Federated Identity Management
 Federated identity, or the ‘federation’ of identity, describes
the technologies, standards and use-cases which serve to
enable the portability of identity information across
otherwise autonomous security domains.
 The ultimate goal of identity federation is to enable users of
one domain to securely access data or systems of another
domain seamlessly, and without the need for completely
redundant user administration. Identity federation comes in
many flavors, including ‘user-controlled’ or ‘user-centric’
scenarios, as well as enterprise controlled or B2B scenarios.
Federated Identity Management
 Federation is enabled through the use of open industry
standards and/or openly published specifications, such that
multiple parties can achieve interoperability for common use
cases.
 Typical use-cases involve things such as cross-domain, web-
based single sign-on, cross-domain user account
provisioning, cross-domain entitlement management and
cross-domain user attribute exchange.
Federated Identity Management
 Use of identity federation standards can reduce cost by
eliminating the need to scale one-off or proprietary solutions.
 It can increase security and lower risk by enabling an
organization to identify and authenticate a user once, and
then use that identity information across multiple systems,
including external partner websites.
 It can improve privacy compliance by allowing the user to
control what information is shared, or by limiting the amount
of information shared.
 It can drastically improve the end-user experience by
eliminating the need for new account registration through
automatic ‘federated provisioning’ or the need to redundantly
login through cross-domain single sign-on.
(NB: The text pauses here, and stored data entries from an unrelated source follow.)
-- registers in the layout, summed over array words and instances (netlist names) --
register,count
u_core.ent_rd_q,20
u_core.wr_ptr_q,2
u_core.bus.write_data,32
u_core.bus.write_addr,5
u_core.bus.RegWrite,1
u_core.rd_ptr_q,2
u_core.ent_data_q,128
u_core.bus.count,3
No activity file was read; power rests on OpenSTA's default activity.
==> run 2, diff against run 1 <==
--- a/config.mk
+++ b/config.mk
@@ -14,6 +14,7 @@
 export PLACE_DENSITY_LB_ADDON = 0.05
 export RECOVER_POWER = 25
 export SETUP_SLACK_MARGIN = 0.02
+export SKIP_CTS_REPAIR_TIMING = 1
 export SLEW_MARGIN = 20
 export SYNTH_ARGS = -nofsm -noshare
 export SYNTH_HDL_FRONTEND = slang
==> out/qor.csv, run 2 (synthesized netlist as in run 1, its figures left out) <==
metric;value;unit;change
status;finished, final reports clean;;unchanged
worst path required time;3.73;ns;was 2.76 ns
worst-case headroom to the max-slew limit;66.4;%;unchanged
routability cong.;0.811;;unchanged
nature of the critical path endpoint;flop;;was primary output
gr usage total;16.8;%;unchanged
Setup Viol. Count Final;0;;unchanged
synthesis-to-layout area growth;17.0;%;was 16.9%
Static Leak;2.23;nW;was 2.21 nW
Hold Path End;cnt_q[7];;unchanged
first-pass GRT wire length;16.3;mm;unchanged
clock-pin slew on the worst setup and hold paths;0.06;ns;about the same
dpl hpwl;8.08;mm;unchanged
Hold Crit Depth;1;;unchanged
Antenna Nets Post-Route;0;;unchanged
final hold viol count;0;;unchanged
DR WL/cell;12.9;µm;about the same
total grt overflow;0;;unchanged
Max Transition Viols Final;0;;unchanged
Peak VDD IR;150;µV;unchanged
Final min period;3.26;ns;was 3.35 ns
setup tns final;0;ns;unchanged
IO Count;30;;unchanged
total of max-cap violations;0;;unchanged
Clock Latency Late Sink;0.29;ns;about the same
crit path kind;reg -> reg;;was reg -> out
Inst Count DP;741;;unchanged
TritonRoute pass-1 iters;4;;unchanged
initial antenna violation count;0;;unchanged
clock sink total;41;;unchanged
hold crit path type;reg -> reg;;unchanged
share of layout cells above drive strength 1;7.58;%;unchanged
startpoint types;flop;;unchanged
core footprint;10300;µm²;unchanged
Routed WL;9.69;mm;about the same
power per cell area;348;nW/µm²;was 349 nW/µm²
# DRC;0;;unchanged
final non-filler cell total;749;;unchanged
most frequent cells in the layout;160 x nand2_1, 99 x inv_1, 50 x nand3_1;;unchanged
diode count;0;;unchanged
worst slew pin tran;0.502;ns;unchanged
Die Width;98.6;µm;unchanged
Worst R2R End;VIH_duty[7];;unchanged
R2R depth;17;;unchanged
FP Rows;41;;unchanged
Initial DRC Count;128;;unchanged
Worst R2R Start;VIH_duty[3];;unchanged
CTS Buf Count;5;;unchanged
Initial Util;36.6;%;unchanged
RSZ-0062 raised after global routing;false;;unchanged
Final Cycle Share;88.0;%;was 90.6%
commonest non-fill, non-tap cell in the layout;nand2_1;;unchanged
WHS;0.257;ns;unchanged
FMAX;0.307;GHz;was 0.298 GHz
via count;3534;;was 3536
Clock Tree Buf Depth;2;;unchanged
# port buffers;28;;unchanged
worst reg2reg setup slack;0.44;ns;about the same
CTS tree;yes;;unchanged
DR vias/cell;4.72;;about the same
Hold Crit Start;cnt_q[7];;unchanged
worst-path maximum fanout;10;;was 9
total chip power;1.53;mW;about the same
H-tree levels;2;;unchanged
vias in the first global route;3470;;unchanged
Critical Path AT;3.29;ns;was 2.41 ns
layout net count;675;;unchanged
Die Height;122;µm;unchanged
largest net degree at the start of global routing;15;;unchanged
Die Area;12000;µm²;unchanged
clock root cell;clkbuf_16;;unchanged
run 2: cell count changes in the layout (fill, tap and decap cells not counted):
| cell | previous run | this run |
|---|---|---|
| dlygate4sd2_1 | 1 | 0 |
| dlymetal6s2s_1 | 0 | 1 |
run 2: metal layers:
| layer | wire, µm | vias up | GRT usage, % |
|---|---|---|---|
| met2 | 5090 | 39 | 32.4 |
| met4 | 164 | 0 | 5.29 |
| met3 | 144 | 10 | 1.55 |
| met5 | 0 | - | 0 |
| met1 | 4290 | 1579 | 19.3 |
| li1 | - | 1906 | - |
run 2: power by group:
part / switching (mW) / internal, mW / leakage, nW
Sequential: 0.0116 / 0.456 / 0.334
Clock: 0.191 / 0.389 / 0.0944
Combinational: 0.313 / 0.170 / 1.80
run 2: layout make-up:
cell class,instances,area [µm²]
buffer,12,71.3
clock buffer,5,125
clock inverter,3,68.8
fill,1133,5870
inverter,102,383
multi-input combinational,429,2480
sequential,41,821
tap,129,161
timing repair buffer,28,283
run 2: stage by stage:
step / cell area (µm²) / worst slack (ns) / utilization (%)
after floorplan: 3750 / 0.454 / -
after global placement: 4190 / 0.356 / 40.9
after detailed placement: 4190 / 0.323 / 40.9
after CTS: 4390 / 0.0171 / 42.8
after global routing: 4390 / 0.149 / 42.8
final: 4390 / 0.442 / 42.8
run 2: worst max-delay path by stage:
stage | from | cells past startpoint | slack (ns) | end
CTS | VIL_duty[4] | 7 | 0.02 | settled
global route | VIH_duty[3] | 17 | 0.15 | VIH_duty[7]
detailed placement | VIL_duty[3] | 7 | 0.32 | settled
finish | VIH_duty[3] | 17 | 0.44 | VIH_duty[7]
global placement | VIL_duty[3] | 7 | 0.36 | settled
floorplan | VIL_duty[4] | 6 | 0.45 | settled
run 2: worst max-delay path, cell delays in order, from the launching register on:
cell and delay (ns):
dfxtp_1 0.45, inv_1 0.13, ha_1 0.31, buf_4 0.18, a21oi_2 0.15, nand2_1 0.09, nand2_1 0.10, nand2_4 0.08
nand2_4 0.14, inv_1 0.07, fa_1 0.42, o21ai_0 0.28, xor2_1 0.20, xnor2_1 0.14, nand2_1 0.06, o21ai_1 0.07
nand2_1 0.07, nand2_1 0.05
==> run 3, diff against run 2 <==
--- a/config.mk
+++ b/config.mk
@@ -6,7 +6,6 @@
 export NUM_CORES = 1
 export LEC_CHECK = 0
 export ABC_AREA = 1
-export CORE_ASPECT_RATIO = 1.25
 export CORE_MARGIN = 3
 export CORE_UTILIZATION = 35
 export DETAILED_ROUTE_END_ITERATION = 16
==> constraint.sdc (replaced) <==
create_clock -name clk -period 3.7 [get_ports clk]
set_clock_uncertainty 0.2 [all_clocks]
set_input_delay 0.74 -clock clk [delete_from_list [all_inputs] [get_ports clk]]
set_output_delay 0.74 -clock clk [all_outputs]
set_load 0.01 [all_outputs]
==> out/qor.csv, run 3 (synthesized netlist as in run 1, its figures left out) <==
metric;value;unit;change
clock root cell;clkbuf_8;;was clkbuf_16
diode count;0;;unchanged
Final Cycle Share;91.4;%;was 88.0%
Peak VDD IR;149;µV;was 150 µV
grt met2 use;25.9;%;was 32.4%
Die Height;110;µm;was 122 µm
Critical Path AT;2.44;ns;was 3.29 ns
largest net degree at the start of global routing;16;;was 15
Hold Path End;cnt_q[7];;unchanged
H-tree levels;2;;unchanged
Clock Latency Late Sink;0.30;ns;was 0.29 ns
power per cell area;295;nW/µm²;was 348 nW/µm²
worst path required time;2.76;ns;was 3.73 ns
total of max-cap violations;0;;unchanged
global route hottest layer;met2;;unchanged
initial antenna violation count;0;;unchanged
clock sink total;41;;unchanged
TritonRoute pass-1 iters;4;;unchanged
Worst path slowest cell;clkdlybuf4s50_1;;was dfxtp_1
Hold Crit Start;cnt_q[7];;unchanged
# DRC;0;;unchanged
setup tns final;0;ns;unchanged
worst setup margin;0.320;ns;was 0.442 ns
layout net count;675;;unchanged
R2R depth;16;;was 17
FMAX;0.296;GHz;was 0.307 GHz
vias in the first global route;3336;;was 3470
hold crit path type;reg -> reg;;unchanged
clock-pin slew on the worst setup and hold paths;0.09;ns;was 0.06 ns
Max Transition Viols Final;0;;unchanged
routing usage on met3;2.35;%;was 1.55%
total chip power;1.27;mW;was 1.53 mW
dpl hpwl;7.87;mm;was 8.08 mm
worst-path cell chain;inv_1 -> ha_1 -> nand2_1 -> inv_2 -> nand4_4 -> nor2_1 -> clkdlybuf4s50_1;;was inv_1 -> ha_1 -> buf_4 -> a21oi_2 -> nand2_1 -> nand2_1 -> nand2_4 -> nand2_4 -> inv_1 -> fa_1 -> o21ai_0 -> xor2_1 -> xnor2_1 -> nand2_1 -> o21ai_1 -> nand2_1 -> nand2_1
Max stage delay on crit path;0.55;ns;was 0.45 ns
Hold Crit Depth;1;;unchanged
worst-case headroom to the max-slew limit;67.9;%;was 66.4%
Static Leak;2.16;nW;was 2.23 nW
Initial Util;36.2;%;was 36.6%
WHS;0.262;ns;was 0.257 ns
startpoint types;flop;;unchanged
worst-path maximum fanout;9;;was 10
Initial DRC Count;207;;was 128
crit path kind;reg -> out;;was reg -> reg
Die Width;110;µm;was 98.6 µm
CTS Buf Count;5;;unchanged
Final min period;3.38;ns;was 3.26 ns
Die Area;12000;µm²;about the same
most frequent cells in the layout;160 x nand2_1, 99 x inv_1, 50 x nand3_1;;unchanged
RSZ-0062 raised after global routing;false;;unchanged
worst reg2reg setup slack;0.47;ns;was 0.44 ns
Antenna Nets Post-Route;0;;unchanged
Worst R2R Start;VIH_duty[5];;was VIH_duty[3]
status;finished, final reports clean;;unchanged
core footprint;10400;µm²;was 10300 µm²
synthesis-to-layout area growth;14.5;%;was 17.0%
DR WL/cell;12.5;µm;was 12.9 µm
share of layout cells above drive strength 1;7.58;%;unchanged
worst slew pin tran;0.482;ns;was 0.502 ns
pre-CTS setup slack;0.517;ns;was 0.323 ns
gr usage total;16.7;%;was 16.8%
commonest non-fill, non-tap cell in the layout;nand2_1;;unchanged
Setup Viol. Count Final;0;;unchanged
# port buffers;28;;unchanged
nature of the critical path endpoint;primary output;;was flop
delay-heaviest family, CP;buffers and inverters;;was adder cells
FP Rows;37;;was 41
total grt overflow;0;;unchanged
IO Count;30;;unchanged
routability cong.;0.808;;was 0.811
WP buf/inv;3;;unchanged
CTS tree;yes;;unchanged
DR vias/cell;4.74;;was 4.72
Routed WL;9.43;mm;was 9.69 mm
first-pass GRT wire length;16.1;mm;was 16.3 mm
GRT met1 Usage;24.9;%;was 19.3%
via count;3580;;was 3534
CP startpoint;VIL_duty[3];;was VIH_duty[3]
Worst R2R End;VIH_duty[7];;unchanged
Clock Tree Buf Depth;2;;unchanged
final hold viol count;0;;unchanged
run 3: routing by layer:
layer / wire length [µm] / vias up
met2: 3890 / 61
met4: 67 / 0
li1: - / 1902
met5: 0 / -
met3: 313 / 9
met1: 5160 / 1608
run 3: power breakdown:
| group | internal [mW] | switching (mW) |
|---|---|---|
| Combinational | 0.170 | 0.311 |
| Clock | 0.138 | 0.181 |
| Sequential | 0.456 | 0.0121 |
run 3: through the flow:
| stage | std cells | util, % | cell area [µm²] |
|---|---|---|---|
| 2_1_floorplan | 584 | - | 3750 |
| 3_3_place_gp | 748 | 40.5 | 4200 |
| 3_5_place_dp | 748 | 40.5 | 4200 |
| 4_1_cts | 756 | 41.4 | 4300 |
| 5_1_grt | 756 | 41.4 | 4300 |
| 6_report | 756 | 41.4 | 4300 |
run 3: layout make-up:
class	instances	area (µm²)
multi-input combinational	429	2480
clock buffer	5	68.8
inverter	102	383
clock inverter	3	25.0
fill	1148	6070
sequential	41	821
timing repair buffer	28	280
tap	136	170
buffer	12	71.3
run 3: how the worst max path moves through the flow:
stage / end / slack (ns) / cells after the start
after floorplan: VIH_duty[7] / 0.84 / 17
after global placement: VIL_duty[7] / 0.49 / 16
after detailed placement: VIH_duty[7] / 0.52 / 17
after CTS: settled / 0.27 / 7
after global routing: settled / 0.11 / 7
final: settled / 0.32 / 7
## src/rtl/mux_arb_pkg.sv

```systemverilog
// Shared definitions for the round-robin mux arbiter: FSM state encoding,
// the default grant hold limit and a one-hot helper.
package mux_arb_pkg;

  typedef enum logic {
    IDLE  = 1'b0,
    GRANT = 1'b1
  } arb_state_e;

  localparam int unsigned MAX_HOLD_DEFAULT = 8;

  function automatic logic [3:0] onehot4(input logic [1:0] idx);
    return 4'b0001 << idx;
  endfunction

endpackage

```

## src/rtl/mux_rr_arbiter_if.sv

```systemverilog
// Request/data/grant bundle between four sources and the mux arbiter.
interface mux_rr_arbiter_if #(
  parameter int unsigned W = 4
);
  logic [3:0]   req;
  logic [W-1:0] D0;
  logic [W-1:0] D1;
  logic [W-1:0] D2;
  logic [W-1:0] D3;
  logic [3:0]   grant;
  logic [1:0]   sel;
  logic [W-1:0] Y;
  logic         y_valid;

  modport master (
    output req, D0, D1, D2, D3,
    input  grant, sel, Y, y_valid
  );

  modport slave (
    input  req, D0, D1, D2, D3,
    output grant, sel, Y, y_valid
  );
endinterface

```

## src/rtl/mux_rr_arbiter_rr_pick.sv

```systemverilog
// Combinational round-robin picker: first set request at or above ptr,
// wrapping from 3 back to 0.
module rr_pick (
  input  logic [3:0] req,
  input  logic [1:0] ptr,
  output logic [1:0] idx,
  output logic       any
);

  logic [1:0] cand;
  logic       found;

  always_comb begin
    idx   = '0;
    any   = |req;
    cand  = '0;
    found = 1'b0;
    for (int unsigned k = 0; k < 4; k++) begin
      cand = ptr + k[1:0];
      if (req[cand] && !found) begin
        idx   = cand;
        found = 1'b1;
      end
    end
  end

endmodule

```

## src/rtl/mux_rr_arbiter.sv

```systemverilog
// Four-source round-robin arbiter with registered grant/sel and muxed data.
// Optional grant timeout enabled by defining MUX_ARB_TIMEOUT_EN.
module mux_rr_arbiter
  import mux_arb_pkg::*;
#(
  parameter int unsigned W        = 4,
  parameter int unsigned MAX_HOLD = MAX_HOLD_DEFAULT
) (
  input  logic             clk,
  input  logic             reset,
  mux_rr_arbiter_if.slave  bus
);

  arb_state_e   state_q, state_d;
  logic [1:0]   ptr_q, ptr_d;
  logic [3:0]   grant_q, grant_d;
  logic [1:0]   sel_q, sel_d;
  logic [W-1:0] y_q, y_d;
  logic         yv_q, yv_d;

  logic [1:0]   pick_idx;
  logic         pick_any;
  logic [W-1:0] d_sel;
  logic         timeout;
  logic         leave;

  rr_pick u_rr_pick (
    .req (bus.req),
    .ptr (ptr_q),
    .idx (pick_idx),
    .any (pick_any)
  );

  always_comb begin
    d_sel = '0;
    case (sel_q)
      2'd0: d_sel = bus.D0;
      2'd1: d_sel = bus.D1;
      2'd2: d_sel = bus.D2;
      2'd3: d_sel = bus.D3;
      default: d_sel = '0;
    endcase
  end

  assign leave = (state_q == GRANT) && (!bus.req[sel_q] || timeout);

`ifdef MUX_ARB_TIMEOUT_EN
  // Counts completed GRANT cycles; timeout fires on the MAX_HOLD-th one.
  localparam int unsigned HW = (MAX_HOLD < 2) ? 1 : $clog2(MAX_HOLD);
  logic [HW-1:0] hold_q, hold_d;

  assign timeout = (hold_q == HW'(MAX_HOLD - 1));

  always_comb begin
    hold_d = '0;
    if (state_q == GRANT && !leave) hold_d = hold_q + 1'b1;
  end

  always_ff @(posedge clk or posedge reset) begin
    if (reset) hold_q <= '0;
    else       hold_q <= hold_d;
  end
`else
  assign timeout = 1'b0;
`endif

  always_comb begin
    state_d = state_q;
    ptr_d   = ptr_q;
    grant_d = grant_q;
    sel_d   = sel_q;
    y_d     = '0;
    yv_d    = 1'b0;
    case (state_q)
      IDLE: begin
        grant_d = '0;
        sel_d   = '0;
        if (pick_any) begin
          state_d = GRANT;
          grant_d = onehot4(pick_idx);
          sel_d   = pick_idx;
          ptr_d   = pick_idx + 2'd1;
        end
      end
      GRANT: begin
        y_d  = d_sel;
        yv_d = 1'b1;
        if (leave) begin
          state_d = IDLE;
          grant_d = '0;
          sel_d   = '0;
        end
      end
      default: begin
        state_d = IDLE;
        grant_d = '0;
        sel_d   = '0;
      end
    endcase
  end

  always_ff @(posedge clk or posedge reset) begin
    if (reset) begin
      state_q <= IDLE;
      ptr_q   <= '0;
      grant_q <= '0;
      sel_q   <= '0;
      y_q     <= '0;
      yv_q    <= 1'b0;
    end else begin
      state_q <= state_d;
      ptr_q   <= ptr_d;
      grant_q <= grant_d;
      sel_q   <= sel_d;
      y_q     <= y_d;
      yv_q    <= yv_d;
    end
  end

  assign bus.grant   = grant_q;
  assign bus.sel     = sel_q;
  assign bus.Y       = y_q;
  assign bus.y_valid = yv_q;

endmodule

```

## src/flat_wrapper.sv

```systemverilog
// flat-port wrapper written by rule: the top's interface ports become plain ports
module mux_rr_arbiter_flat import mux_arb_pkg::*;
#(
  parameter int unsigned W        = 4,
  parameter int unsigned MAX_HOLD = MAX_HOLD_DEFAULT
)
  (clk, reset, bus_req, bus_D0, bus_D1, bus_D2, bus_D3, bus_grant, bus_sel, bus_Y, bus_y_valid);
  mux_rr_arbiter_if #(.W(W)) bus_i ();
  input  logic clk;
  input  logic reset;
  input wire logic [$bits(bus_i.req)-1:0] bus_req;
  input wire logic [$bits(bus_i.D0)-1:0] bus_D0;
  input wire logic [$bits(bus_i.D1)-1:0] bus_D1;
  input wire logic [$bits(bus_i.D2)-1:0] bus_D2;
  input wire logic [$bits(bus_i.D3)-1:0] bus_D3;
  output wire logic [$bits(bus_i.grant)-1:0] bus_grant;
  output wire logic [$bits(bus_i.sel)-1:0] bus_sel;
  output wire logic [$bits(bus_i.Y)-1:0] bus_Y;
  output wire logic [$bits(bus_i.y_valid)-1:0] bus_y_valid;
  assign bus_i.req = bus_req;
  assign bus_i.D0 = bus_D0;
  assign bus_i.D1 = bus_D1;
  assign bus_i.D2 = bus_D2;
  assign bus_i.D3 = bus_D3;
  assign bus_grant = bus_i.grant;
  assign bus_sel = bus_i.sel;
  assign bus_Y = bus_i.Y;
  assign bus_y_valid = bus_i.y_valid;
  mux_rr_arbiter #(.W(W), .MAX_HOLD(MAX_HOLD)) u_core (.clk(clk), .reset(reset), .bus(bus_i));
endmodule
```

## config.mk

```make
export PLATFORM = sky130hd
export DESIGN_NAME = mux_rr_arbiter_flat
export DESIGN_NICKNAME = d
export VERILOG_FILES = /design/src/rtl/mux_arb_pkg.sv /design/src/rtl/mux_rr_arbiter_if.sv /design/src/rtl/mux_rr_arbiter_rr_pick.sv /design/src/rtl/mux_rr_arbiter.sv /design/src/flat_wrapper.sv
export SDC_FILE = /design/constraint.sdc
export NUM_CORES = 1
export LEC_CHECK = 0
export BUFFER_PORTS_ARGS = -buffer_cell sky130_fd_sc_hd__buf_2
export CAP_MARGIN = 20
export CORE_MARGIN = 8
export CORE_UTILIZATION = 42
export CTS_CLUSTER_SIZE = 30
export DETAILED_ROUTE_END_ITERATION = 7
export PLACE_DENSITY = 0.74
export SLEW_MARGIN = 20
export SYNTH_ARGS = -nofsm -noshare
export SYNTH_HDL_FRONTEND = slang
export SYNTH_SLANG_ARGS = --single-unit
```

## constraint.sdc

```tcl
create_clock -name clk -period 1.5 [get_ports clk]
set_input_delay 0.3 -clock clk [delete_from_list [all_inputs] [get_ports clk]]
set_output_delay 0.3 -clock clk [all_outputs]
set_load 0.1 [all_outputs]
```

==> results of run 1 <==
-- stage by stage --
stage               cells  hold WS [ns]  setup WS [ns]
floorplan              63         0.189        -0.0493
CTS                   133        0.0527        -0.0119
finish                133        0.0363       -0.00191
detailed placement    128         0.370        -0.0586
global route          133        0.0836        -0.0584
global placement      128         0.363        -0.0518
Federated Identity Management
 Leading enterprises around the world have deployed identity
federation to get closer with partners, improve customer
service, accelerate execution of business partnerships and
alliances, cut cost and complexity of integrating outsourced
services, and free themselves from vendor lock-in.
 End-users and consumer focused web sites are now
beginning to engage in identity federation through the
adoption of OpenID, which is an open source specification
for enabling federation use-cases.
Federated Identity Management
 The notion of identity federation is extremely broad, and also
evolving. It could involve user-to-user, user-to-application as
well as application-to-application use-case scenarios at both
the browser tier as well as the web services or SOA (serviceoriented architecture) tier.
 It can involve high-trust, high-security scenarios as well as
low-trust, low security scenarios. The levels of identity
assurance that may be required for a given scenario are also
being standardized through a common and open Identity
Assurance Framework.
 It can involve user-centric use-cases, as well as enterprise-
centric use-cases. The term ‘identity federation’ is by design,
a generic term, and is not bound to any one specific protocol,
technology, implementation or company.
Federated Identity Management
 One thing that is consistent, however, is the fact that
‘federation’ does describe methods of identity portability
which are achieved in an open, often standards-based
manner – meaning anyone adhering to the open specification
or standard can achieve the full spectrum of use-cases and
interoperability.
 Identity federation can be accomplished any number of ways,
some of which involve the use of formal Internet standards,
such as the OASIS SAML specification, and some of which
may involve open source technologies and/or other openly
published specifications, (e.g. Information Cards, OpenID,
the Higgins trust framework or Novell’s Bandit project).